Saved data entries:
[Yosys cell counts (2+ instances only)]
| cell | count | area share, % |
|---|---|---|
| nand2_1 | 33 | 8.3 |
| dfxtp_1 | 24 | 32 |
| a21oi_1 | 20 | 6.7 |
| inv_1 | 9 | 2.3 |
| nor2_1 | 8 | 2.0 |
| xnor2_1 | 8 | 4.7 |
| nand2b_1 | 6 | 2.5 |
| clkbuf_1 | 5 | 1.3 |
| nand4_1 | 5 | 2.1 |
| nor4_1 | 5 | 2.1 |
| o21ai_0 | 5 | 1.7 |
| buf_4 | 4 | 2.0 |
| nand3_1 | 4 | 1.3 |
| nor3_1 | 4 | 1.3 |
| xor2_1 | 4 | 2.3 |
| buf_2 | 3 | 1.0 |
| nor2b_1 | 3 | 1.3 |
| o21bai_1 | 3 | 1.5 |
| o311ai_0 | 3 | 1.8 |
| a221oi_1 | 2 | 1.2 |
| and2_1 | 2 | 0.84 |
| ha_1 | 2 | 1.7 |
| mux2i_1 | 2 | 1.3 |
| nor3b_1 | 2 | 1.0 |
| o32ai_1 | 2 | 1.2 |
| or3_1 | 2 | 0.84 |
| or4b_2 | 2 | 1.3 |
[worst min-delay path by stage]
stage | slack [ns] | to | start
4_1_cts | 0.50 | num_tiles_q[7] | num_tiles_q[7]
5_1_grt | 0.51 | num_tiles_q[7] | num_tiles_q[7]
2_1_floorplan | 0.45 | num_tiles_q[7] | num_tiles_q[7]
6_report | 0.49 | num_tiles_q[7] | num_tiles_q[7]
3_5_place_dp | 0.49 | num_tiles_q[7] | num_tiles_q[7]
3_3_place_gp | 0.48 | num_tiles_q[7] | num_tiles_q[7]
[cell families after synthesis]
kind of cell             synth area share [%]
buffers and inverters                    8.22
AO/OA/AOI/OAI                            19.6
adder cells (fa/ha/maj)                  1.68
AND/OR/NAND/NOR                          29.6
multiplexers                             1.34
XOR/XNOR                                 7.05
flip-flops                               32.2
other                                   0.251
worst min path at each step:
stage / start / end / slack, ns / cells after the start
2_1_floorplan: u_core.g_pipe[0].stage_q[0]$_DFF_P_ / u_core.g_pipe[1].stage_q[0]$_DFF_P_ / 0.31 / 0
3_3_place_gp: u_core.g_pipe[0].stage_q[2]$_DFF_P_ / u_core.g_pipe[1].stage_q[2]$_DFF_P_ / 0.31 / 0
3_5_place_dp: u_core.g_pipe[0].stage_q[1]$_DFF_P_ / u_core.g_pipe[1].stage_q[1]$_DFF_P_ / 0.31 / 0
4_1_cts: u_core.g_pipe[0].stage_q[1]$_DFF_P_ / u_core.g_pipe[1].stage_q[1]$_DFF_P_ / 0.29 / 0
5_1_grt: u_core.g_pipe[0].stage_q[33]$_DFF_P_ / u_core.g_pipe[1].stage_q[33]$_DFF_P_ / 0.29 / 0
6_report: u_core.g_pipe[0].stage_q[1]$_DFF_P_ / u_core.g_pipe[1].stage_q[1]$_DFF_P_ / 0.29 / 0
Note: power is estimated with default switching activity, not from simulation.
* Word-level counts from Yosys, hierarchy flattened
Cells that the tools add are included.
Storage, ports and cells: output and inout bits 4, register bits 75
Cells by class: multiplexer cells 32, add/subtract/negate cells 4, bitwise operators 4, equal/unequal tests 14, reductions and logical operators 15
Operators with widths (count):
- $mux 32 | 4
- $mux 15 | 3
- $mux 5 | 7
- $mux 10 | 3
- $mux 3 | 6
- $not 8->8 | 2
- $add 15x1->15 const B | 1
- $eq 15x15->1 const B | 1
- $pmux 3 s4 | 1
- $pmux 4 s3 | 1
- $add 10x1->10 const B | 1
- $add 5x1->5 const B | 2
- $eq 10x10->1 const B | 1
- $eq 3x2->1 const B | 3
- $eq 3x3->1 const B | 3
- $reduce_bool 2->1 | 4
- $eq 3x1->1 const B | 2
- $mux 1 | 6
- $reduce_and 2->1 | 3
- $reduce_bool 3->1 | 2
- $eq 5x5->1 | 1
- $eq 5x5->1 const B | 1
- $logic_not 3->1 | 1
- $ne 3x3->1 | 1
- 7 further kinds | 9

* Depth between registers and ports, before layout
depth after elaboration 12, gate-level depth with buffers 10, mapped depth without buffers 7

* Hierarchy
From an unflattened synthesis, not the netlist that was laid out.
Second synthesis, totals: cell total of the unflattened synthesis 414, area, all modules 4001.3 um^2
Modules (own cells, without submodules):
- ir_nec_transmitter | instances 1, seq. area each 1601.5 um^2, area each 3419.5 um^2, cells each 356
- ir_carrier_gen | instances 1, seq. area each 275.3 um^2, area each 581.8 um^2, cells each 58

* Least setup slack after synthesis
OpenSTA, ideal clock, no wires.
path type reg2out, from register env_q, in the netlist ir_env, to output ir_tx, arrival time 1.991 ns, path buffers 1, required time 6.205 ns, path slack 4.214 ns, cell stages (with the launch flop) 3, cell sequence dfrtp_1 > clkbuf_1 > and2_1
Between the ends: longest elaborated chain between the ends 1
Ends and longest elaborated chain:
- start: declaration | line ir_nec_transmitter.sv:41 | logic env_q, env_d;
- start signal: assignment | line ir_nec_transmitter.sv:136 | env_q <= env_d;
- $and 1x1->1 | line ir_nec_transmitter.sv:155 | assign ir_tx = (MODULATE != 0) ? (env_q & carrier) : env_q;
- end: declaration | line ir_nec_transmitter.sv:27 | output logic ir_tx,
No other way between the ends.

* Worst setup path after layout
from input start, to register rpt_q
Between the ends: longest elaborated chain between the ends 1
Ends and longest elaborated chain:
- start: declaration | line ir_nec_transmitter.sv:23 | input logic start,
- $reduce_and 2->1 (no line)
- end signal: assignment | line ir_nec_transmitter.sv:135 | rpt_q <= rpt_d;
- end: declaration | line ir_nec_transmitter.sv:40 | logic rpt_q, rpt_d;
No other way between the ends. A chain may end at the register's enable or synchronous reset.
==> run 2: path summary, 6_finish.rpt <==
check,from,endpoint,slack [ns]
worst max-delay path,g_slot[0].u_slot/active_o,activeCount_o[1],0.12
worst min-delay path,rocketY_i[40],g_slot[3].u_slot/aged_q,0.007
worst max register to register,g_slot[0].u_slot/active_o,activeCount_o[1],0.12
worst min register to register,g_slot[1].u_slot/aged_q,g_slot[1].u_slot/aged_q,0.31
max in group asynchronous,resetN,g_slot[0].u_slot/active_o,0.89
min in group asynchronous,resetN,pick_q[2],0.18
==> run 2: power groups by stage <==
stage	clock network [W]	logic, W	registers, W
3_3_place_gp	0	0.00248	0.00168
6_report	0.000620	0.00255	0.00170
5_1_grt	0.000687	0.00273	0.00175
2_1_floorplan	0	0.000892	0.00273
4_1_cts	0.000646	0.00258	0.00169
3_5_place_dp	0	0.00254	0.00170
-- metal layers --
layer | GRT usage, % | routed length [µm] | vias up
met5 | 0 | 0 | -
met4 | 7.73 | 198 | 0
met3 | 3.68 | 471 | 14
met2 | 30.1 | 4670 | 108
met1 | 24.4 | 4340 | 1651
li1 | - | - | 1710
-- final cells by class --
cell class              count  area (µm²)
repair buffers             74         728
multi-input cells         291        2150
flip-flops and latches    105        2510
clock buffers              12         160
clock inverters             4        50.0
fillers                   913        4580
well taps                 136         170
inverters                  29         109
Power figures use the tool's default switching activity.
==
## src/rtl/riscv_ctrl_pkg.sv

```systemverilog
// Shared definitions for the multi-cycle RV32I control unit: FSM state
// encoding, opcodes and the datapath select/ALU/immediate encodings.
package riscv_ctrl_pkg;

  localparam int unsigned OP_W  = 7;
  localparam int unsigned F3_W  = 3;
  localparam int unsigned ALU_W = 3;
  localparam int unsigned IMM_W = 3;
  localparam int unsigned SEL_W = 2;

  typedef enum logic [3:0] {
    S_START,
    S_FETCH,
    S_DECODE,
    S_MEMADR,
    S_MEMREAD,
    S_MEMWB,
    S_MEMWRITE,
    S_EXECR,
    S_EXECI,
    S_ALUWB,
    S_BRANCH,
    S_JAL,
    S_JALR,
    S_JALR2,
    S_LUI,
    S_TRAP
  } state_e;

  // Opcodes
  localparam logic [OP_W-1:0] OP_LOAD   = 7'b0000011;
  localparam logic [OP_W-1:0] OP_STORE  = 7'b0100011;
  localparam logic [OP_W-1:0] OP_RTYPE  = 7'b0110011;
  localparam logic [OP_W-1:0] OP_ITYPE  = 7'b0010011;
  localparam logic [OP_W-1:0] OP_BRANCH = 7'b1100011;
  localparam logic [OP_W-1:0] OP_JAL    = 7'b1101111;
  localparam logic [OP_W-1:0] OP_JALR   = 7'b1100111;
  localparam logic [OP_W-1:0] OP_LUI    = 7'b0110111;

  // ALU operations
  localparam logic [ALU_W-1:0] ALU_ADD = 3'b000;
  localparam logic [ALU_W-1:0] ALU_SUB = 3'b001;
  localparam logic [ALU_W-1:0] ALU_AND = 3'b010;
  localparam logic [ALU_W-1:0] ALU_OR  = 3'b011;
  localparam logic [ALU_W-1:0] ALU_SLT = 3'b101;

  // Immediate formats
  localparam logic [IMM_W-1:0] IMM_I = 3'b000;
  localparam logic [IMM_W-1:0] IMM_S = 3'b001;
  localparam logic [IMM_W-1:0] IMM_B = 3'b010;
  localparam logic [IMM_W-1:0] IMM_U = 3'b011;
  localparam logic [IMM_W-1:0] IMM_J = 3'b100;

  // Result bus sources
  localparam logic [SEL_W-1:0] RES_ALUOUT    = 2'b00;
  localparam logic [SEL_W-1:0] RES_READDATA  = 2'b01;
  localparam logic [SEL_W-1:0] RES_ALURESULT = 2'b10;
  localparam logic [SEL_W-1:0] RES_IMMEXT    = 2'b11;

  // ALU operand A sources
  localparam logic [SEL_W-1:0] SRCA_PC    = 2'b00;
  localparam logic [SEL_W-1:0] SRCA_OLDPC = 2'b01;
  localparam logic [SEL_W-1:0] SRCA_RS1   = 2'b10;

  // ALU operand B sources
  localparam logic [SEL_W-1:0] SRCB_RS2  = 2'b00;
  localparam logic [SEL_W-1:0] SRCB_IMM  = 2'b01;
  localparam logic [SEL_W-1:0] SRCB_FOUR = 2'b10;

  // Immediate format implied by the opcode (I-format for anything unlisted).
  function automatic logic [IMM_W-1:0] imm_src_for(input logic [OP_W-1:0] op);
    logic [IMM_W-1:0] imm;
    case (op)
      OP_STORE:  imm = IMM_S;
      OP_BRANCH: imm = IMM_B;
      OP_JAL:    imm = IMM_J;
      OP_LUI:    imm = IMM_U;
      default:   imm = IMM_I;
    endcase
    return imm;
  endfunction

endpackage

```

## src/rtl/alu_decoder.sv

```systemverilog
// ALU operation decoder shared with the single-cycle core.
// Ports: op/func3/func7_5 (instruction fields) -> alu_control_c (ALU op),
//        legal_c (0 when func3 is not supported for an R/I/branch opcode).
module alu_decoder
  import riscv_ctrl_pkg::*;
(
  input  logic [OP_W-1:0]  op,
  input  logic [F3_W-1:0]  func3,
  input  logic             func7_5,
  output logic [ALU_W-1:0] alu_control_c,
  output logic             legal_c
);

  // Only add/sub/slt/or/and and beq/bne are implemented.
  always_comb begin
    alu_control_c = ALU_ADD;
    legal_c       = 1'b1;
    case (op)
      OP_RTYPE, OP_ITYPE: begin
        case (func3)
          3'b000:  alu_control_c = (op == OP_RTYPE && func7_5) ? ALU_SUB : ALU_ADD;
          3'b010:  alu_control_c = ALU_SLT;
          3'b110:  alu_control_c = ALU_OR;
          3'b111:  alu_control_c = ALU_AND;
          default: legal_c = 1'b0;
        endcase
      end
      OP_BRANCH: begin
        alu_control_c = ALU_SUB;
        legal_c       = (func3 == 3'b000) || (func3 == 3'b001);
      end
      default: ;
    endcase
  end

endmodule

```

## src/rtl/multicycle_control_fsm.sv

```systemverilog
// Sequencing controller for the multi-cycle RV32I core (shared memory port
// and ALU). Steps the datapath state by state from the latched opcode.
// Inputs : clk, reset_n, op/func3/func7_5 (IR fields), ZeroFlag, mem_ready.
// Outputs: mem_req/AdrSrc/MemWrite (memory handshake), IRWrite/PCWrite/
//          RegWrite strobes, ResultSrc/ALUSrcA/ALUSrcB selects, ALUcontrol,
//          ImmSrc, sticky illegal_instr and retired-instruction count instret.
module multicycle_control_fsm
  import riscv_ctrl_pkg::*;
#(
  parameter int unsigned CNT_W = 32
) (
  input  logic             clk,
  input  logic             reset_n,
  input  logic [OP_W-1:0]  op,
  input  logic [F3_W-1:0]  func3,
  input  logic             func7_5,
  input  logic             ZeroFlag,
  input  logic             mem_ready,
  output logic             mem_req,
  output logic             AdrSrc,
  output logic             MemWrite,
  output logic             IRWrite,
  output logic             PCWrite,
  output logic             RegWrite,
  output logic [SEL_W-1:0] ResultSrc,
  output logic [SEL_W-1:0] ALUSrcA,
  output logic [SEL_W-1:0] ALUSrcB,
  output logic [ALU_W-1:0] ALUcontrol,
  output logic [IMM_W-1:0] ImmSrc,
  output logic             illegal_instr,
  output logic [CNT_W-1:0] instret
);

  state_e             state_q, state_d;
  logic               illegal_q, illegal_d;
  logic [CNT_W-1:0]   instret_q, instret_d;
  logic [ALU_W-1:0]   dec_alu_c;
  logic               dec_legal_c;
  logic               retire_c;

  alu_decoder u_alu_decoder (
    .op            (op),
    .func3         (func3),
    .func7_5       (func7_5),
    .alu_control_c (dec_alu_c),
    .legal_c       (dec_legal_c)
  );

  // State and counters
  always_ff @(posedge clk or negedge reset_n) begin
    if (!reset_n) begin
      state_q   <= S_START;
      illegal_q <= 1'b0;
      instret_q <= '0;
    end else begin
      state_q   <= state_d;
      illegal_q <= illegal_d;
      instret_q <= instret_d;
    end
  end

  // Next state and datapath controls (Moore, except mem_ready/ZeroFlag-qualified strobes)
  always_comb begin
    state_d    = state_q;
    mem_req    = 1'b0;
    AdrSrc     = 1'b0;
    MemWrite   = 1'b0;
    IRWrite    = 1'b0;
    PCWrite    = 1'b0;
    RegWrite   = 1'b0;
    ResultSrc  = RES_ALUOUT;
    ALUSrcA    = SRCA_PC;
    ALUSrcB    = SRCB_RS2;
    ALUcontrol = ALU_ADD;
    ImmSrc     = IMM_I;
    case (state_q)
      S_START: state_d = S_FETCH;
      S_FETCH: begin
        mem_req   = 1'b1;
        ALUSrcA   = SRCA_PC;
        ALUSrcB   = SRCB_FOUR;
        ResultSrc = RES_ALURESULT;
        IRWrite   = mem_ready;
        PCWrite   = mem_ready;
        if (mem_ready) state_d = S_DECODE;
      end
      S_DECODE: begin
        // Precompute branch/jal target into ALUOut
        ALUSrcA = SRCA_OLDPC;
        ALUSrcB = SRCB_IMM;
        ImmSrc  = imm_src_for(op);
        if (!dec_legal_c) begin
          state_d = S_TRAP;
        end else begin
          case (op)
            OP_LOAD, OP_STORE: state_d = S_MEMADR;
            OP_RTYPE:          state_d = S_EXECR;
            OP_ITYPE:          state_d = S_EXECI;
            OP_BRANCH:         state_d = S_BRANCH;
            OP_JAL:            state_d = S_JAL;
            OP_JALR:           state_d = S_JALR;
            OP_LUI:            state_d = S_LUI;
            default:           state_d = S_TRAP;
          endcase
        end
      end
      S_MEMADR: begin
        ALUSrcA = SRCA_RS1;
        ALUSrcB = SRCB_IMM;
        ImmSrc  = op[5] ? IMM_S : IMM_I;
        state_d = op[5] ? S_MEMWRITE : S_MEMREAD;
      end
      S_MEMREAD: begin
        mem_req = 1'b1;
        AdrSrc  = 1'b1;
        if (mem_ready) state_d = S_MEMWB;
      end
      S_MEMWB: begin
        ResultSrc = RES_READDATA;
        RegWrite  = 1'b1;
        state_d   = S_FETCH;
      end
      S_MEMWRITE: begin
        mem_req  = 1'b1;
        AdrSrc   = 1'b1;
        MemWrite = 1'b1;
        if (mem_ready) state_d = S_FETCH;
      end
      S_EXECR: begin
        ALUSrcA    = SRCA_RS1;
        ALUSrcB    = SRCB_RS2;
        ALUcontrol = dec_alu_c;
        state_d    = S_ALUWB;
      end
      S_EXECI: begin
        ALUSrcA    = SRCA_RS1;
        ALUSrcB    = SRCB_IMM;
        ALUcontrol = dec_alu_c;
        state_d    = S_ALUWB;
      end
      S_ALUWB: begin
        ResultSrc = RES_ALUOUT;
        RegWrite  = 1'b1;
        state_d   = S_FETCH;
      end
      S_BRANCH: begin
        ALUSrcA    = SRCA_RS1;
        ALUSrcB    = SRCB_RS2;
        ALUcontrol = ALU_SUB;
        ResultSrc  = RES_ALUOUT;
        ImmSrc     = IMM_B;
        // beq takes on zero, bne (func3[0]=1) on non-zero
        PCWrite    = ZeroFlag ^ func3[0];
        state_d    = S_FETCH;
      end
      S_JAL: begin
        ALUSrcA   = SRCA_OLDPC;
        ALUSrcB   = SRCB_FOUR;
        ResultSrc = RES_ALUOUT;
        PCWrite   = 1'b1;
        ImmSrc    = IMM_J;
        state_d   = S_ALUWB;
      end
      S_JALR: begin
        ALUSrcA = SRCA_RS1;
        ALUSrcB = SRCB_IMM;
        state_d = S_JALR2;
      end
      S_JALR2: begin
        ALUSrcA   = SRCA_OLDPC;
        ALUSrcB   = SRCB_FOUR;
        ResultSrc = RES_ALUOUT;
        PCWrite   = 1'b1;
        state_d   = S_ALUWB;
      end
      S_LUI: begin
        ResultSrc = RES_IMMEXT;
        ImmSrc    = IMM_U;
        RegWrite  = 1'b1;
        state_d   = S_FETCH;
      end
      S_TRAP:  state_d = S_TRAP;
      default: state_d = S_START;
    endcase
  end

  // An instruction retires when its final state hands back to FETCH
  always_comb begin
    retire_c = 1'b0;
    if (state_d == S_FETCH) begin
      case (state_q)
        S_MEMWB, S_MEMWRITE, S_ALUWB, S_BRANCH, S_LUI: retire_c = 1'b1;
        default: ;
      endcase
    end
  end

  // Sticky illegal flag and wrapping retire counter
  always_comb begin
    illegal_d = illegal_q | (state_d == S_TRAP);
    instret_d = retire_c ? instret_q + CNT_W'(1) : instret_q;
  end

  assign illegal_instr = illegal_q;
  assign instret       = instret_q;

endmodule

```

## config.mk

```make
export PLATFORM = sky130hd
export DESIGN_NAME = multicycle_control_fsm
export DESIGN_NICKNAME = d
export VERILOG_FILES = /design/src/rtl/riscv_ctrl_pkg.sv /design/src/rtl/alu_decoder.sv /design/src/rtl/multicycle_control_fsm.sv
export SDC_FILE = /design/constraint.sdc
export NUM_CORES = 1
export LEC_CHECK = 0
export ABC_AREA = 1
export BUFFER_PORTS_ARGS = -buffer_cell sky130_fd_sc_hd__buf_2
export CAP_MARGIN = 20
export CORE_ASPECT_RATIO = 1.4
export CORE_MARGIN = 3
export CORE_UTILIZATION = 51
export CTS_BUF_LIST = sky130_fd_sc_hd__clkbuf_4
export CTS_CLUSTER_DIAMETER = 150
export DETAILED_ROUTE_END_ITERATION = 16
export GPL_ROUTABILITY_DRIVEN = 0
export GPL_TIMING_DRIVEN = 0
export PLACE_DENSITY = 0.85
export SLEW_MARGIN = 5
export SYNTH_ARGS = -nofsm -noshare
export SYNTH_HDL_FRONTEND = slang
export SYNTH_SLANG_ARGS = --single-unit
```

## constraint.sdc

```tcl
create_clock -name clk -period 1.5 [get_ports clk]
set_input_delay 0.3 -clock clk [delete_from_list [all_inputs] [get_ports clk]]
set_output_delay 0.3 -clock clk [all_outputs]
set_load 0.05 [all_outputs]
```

■ Task goal ■
Determine how many lines of the data above contain the string "synthesis", and answer with the number only.

■ Task solution ■
4